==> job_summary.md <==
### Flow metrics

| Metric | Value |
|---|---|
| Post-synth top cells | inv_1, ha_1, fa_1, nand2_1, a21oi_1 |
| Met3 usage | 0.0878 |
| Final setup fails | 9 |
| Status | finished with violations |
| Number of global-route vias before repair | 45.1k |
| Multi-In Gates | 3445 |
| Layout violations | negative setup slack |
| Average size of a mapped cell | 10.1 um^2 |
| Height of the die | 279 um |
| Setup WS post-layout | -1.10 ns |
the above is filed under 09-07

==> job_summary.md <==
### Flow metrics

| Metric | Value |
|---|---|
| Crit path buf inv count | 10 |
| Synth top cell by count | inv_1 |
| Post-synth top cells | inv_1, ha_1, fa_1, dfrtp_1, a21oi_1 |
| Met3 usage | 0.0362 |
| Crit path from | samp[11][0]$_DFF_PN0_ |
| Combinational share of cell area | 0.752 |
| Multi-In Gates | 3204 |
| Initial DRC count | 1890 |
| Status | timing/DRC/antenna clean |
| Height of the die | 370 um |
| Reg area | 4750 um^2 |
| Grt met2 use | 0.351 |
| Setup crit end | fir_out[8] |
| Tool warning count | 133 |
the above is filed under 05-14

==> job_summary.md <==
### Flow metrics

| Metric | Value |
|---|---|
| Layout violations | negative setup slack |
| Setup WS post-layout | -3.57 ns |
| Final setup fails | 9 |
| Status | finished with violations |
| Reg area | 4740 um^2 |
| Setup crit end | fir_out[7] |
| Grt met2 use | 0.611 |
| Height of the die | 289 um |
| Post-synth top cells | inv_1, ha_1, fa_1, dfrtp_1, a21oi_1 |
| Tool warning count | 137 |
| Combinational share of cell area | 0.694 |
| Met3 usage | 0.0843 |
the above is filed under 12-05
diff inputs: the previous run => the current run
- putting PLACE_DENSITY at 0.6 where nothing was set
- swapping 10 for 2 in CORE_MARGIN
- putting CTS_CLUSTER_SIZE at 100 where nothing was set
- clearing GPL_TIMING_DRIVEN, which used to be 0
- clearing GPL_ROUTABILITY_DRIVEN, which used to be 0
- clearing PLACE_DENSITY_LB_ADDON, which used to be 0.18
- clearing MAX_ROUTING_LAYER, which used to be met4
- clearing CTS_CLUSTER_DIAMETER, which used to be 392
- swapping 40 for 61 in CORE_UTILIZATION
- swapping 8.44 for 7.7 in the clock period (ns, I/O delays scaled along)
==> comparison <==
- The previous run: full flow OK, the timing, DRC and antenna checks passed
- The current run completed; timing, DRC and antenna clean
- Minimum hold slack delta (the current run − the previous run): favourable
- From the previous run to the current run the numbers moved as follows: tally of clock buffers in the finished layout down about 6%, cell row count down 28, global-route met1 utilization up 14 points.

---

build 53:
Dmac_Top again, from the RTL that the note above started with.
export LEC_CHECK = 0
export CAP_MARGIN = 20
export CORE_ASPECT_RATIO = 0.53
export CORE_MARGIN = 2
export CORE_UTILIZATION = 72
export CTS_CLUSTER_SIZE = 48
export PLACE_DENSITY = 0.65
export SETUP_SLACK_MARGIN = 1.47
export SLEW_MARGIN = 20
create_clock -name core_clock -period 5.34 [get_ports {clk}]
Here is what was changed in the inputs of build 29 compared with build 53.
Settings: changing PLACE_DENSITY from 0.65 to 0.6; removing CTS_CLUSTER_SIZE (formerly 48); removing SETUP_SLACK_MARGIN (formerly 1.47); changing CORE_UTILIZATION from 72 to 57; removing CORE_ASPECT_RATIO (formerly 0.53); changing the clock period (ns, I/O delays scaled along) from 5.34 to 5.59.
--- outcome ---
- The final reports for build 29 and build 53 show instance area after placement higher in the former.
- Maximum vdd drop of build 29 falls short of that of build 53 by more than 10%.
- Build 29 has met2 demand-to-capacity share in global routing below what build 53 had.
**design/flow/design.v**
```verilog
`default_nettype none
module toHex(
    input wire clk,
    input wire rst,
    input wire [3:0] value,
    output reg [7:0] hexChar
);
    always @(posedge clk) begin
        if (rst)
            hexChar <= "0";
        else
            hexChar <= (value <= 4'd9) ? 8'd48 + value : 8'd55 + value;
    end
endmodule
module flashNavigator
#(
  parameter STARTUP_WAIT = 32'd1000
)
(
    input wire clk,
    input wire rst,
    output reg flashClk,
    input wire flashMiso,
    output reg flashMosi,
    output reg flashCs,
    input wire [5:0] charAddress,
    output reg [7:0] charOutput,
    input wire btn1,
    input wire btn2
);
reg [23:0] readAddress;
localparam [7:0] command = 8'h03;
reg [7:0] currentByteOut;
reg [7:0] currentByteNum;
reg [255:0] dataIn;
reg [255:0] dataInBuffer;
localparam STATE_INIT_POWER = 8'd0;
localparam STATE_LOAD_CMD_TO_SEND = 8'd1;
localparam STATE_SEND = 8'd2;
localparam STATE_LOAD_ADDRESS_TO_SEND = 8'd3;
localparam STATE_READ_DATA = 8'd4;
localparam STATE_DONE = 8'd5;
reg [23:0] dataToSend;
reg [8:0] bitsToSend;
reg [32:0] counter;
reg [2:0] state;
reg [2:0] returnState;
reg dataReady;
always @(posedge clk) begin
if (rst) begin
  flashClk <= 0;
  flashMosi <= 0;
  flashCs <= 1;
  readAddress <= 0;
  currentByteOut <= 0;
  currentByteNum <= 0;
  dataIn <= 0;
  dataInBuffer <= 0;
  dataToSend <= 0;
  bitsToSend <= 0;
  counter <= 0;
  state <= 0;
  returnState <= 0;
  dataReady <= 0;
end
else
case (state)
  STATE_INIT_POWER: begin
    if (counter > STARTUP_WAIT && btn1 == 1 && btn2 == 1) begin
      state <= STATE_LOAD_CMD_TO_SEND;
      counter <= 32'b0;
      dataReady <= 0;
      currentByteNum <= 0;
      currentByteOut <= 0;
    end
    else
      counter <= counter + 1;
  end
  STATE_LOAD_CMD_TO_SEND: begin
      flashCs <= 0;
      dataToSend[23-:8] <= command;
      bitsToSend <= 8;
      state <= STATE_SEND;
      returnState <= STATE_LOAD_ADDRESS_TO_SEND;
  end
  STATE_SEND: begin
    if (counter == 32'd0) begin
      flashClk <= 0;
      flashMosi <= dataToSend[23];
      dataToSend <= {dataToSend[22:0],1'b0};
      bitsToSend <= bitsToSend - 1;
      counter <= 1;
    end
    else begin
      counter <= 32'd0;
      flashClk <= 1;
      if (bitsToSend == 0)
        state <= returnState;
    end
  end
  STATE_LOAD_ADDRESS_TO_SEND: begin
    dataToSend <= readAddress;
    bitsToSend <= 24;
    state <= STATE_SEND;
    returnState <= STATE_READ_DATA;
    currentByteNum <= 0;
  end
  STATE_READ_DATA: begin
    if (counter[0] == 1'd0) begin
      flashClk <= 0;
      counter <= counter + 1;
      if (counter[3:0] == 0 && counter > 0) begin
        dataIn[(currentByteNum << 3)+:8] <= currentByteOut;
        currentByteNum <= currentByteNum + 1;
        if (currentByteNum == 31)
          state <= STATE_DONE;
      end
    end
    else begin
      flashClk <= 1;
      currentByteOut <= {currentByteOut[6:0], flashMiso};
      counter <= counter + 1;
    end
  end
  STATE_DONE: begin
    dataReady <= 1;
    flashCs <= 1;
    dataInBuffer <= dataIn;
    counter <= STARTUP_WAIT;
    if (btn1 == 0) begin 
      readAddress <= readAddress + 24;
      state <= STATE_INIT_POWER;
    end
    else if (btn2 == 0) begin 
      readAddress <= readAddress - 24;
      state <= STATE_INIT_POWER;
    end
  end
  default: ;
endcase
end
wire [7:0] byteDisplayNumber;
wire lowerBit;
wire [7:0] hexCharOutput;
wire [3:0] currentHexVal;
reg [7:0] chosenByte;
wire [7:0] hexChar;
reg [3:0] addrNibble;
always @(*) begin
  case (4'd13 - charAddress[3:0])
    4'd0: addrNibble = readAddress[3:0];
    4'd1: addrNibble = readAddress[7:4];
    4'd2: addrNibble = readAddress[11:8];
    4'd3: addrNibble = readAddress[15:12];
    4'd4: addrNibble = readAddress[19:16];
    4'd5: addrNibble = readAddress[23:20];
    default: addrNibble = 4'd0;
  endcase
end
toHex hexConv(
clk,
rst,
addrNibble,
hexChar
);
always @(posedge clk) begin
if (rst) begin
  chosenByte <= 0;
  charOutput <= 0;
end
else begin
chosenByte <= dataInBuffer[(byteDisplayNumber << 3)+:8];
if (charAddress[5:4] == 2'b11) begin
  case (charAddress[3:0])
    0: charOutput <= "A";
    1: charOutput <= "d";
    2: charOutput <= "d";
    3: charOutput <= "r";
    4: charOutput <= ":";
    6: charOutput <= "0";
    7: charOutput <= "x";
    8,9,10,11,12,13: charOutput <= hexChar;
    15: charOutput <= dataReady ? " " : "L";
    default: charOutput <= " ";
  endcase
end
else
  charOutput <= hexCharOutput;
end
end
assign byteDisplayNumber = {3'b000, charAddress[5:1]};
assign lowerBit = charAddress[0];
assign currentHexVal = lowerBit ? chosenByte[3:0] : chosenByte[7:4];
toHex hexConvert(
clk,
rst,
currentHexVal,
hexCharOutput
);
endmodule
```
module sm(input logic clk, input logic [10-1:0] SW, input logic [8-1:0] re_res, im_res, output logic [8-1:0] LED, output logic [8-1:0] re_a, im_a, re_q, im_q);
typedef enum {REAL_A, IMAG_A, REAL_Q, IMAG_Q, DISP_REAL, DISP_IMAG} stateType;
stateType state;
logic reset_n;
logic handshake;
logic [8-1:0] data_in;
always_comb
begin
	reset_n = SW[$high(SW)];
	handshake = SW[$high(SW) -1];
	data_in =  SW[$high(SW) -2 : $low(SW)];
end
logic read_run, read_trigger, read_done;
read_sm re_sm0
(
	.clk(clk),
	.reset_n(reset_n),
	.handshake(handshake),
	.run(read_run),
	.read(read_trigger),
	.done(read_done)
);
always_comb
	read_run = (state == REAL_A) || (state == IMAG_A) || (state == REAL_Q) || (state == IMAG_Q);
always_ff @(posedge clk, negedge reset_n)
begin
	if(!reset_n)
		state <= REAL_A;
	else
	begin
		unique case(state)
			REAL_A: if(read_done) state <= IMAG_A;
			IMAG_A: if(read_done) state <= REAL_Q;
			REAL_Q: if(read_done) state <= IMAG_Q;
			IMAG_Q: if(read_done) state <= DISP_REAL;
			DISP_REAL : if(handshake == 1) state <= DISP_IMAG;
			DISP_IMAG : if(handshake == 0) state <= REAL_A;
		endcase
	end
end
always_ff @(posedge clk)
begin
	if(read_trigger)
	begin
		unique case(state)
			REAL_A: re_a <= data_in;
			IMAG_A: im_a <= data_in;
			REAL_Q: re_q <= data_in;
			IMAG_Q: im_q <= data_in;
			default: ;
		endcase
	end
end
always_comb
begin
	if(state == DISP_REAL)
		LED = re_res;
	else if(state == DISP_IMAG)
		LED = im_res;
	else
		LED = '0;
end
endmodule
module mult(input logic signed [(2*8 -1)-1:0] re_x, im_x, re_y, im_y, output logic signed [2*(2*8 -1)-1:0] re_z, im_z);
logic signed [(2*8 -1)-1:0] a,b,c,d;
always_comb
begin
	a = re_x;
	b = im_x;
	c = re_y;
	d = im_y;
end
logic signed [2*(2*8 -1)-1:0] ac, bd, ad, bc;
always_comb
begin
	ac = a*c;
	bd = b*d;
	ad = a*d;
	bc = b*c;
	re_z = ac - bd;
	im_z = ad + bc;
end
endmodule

§ **Exercise objective**
For every line in the data above that has the string "route", return that line.

§ **Exercise output**
| Number of global-route vias before repair | 45.1k |
- From the previous run to the current run the numbers moved as follows: tally of clock buffers in the finished layout down about 6%, cell row count down 28, global-route met1 utilization up 14 points.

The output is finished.